Parkinson's disease (PD) is a chronic degenerative disorder of the central nervous system that often impairs the sufferer's motor skills, speech, and other functions. Parkinson’s is caused by degeneration of the basal ganglia, an area of the brain, and by low production of the neurotransmitter, dopamine. Most PD patients are over 50, and one in 500 people in the UK suffer from the condition according to the Parkinson’s Disease Society. The common form of PD (as opposed to much rarer Mendelian forms of Parkinsonism) is a complex disorder caused by multiple genetic and environmental factors. Previously, genome-wide association studies (GWAS) for PD have shown some evidence for association of several genetic variants with disease risk, but not at statistically significant levels.
Recently, two independent GWA studies, one led by researchers in Japan [Satake et al.(2009)Nat Genet 15 November doi:10.1038/ng.485] and another by collaborators from USA and Europe [Simón-Sánchez et al. (2009) Nat Genet 15 November doi:10.1038/ng.487] have detected strong links between PD and several genetic variants, and have compared their results.
Satake et al. and colleagues studied more than 2,000 Japanese PD cases and 18,000 control subjects. They identified new susceptibility loci on chromosomes 1 and 4, designated the PARK16 and BST1 loci. The genes SNCA and LRRK2 (on chromosomes 4 and 12 respectively) also showed significant association with risk of Parkinson’s. Simón-Sánchez et al. and colleagues studied more than 5,000 PD cases and 8,000 controls of European ancestry and observed strong associations at the SNCA and MAPT gene loci.

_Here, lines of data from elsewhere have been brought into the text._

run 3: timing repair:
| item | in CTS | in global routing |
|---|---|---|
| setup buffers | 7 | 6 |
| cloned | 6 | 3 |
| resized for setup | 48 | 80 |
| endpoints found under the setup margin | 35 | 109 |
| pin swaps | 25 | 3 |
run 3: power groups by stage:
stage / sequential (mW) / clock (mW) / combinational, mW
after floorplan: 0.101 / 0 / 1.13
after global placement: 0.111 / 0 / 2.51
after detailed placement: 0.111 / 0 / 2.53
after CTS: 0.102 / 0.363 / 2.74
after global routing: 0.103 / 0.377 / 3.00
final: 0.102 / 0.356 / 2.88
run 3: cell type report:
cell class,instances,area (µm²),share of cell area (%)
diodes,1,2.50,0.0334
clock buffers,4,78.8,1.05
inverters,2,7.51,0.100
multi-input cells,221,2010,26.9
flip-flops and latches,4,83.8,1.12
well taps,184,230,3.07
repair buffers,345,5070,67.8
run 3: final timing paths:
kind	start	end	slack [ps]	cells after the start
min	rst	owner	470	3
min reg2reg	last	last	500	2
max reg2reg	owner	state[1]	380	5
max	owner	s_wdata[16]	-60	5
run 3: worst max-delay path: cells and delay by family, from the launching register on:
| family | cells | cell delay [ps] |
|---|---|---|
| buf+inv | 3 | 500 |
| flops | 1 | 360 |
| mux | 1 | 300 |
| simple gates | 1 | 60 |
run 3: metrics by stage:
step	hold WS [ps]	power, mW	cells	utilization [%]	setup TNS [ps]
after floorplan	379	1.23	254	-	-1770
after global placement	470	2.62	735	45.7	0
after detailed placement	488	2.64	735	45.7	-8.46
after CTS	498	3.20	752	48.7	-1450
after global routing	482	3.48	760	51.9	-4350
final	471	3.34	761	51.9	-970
[src/rtl/serial_adder_ctrl.sv]
// serial_adder_ctrl: bit-serial adder controller.
// One shared 1-bit add cell is stepped across WIDTH clock cycles, LSB first.
// Handshake: start is accepted in IDLE or DONE; busy covers the SHIFT phase;
// done pulses for one cycle when sum/carry are refreshed.

// Half adder: the building block of the shared add cell.
module half_adder (
    input  logic a,
    input  logic b,
    output logic s,
    output logic c
);
    assign s = a ^ b;
    assign c = a & b;
endmodule

// One-bit full add built from two half-adder stages plus a carry OR.
module serial_add_cell (
    input  logic a,
    input  logic b,
    input  logic ci,
    output logic s,
    output logic co
);
    logic s1, c1, c2;

    half_adder u_ha0 (.a(a),  .b(b),  .s(s1), .c(c1));
    half_adder u_ha1 (.a(s1), .b(ci), .s(s),  .c(c2));

    assign co = c1 | c2;
endmodule

module serial_adder_ctrl #(
    parameter int WIDTH = 8
) (
    input  logic             clk,
    input  logic             rst,
    input  logic             start,
    input  logic [WIDTH-1:0] ip1,
    input  logic [WIDTH-1:0] ip2,
    input  logic             cin,
    output logic [WIDTH-1:0] sum,
    output logic             carry,
    output logic             busy,
    output logic             done
);
    // Counter wide enough to hold WIDTH-1 with a spare bit; never wraps in use.
    localparam int            CW   = $clog2(WIDTH) + 1;
    localparam logic [CW-1:0] LAST = CW'(WIDTH - 1);

    typedef enum logic [1:0] {
        IDLE  = 2'd0,
        SHIFT = 2'd1,
        DONE  = 2'd2
    } state_t;

    state_t           state;
    logic [WIDTH-1:0] a_sr;
    logic [WIDTH-1:0] b_sr;
    logic [WIDTH-1:0] res_sr;
    logic             c_q;
    logic [CW-1:0]    cnt;

    logic             bit_s;
    logic             bit_c;
    logic [WIDTH-1:0] res_next;

    // The single shared add cell always looks at the operand LSBs.
    serial_add_cell u_cell (
        .a  (a_sr[0]),
        .b  (b_sr[0]),
        .ci (c_q),
        .s  (bit_s),
        .co (bit_c)
    );

    // New sum bit enters at the MSB so after WIDTH steps bit 0 is at the LSB.
    assign res_next = {bit_s, res_sr[WIDTH-1:1]};

    // Controller FSM: captures operands, steps the cell, publishes the result.
    always_ff @(posedge clk or posedge rst) begin
        if (rst) begin
            state  <= IDLE;
            a_sr   <= '0;
            b_sr   <= '0;
            res_sr <= '0;
            c_q    <= 1'b0;
            cnt    <= '0;
            sum    <= '0;
            carry  <= 1'b0;
            busy   <= 1'b0;
            done   <= 1'b0;
        end else begin
            case (state)
                IDLE: begin
                    done <= 1'b0;
                    if (start) begin
                        a_sr   <= ip1;
                        b_sr   <= ip2;
                        c_q    <= cin;
                        res_sr <= '0;
                        cnt    <= '0;
                        busy   <= 1'b1;
                        state  <= SHIFT;
                    end
                end
                SHIFT: begin
                    // start and the operand inputs are ignored here.
                    a_sr   <= a_sr >> 1;
                    b_sr   <= b_sr >> 1;
                    res_sr <= res_next;
                    c_q    <= bit_c;
                    cnt    <= cnt + 1'b1;
                    if (cnt == LAST) begin
                        // Outputs change only here, so no partial sum is visible.
                        sum   <= res_next;
                        carry <= bit_c;
                        busy  <= 1'b0;
                        done  <= 1'b1;
                        state <= DONE;
                    end
                end
                DONE: begin
                    done <= 1'b0;
                    if (start) begin
                        // Back-to-back add: skip IDLE entirely.
                        a_sr   <= ip1;
                        b_sr   <= ip2;
                        c_q    <= cin;
                        res_sr <= '0;
                        cnt    <= '0;
                        busy   <= 1'b1;
                        state  <= SHIFT;
                    end else begin
                        state <= IDLE;
                    end
                end
                default: begin
                    busy  <= 1'b0;
                    done  <= 1'b0;
                    state <= IDLE;
                end
            endcase
        end
    end
endmodule
[config.mk]
export PLATFORM = sky130hd
export DESIGN_NAME = serial_adder_ctrl
export DESIGN_NICKNAME = d
export VERILOG_FILES = /design/src/rtl/serial_adder_ctrl.sv
export SDC_FILE = /design/constraint.sdc
export NUM_CORES = 1
export LEC_CHECK = 0
export CORE_MARGIN = 5
export CORE_UTILIZATION = 55
export CTS_CLUSTER_SIZE = 24
export DETAILED_ROUTE_END_ITERATION = 12
export PLACE_DENSITY_LB_ADDON = 0.1
export REMOVE_ABC_BUFFERS = 1
export SLEW_MARGIN = 0
export SYNTH_ARGS = -nofsm -noshare
export SYNTH_HDL_FRONTEND = slang
export SYNTH_SLANG_ARGS = --single-unit
[constraint.sdc]
create_clock -name clk -period 3.1 [get_ports clk]
set_input_delay 0.62 -clock clk [delete_from_list [all_inputs] [get_ports clk]]
set_output_delay 0.62 -clock clk [all_outputs]
set_load 0.05 [all_outputs]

When the data from the two studies were compared, it was found that variants of PARK16, SNCA and LRRK2 genes were associated with increased risk of Parkinson’s in both Japanese and ancestral European populations, while variants of the BST1 gene and MAPT locus were associated with PD risk only in Japanese and ancestral European populations, respectively. Therefore the authors concluded that the findings reflect “population differences in the genetic heterogeneity of PD aetiology”.
There is supporting evidence for how the susceptibility genes identified by the two groups may contribute to the aetiology of Parkinson’s disease. For example, the SNCA gene encodes a protein involved in RNA processing or stability, which is also the main component of Lewy body, a pathological hallmark of typical PD. SNPs in the BST1 gene have been linked with dysfunction of neurones (nerve cells), and the PARK16 region contains functionally interesting candidate genes for PD aetiology. Presently, although medical treatments may improve symptoms of Parkinson’s Disease, there are none that can slow down or halt the disease’s progression. It is hoped that a better understanding of genetic mechanisms underlying this disease including discovery of new susceptibility loci, will lead to strategies that may help to delay or potentially prevent the disease.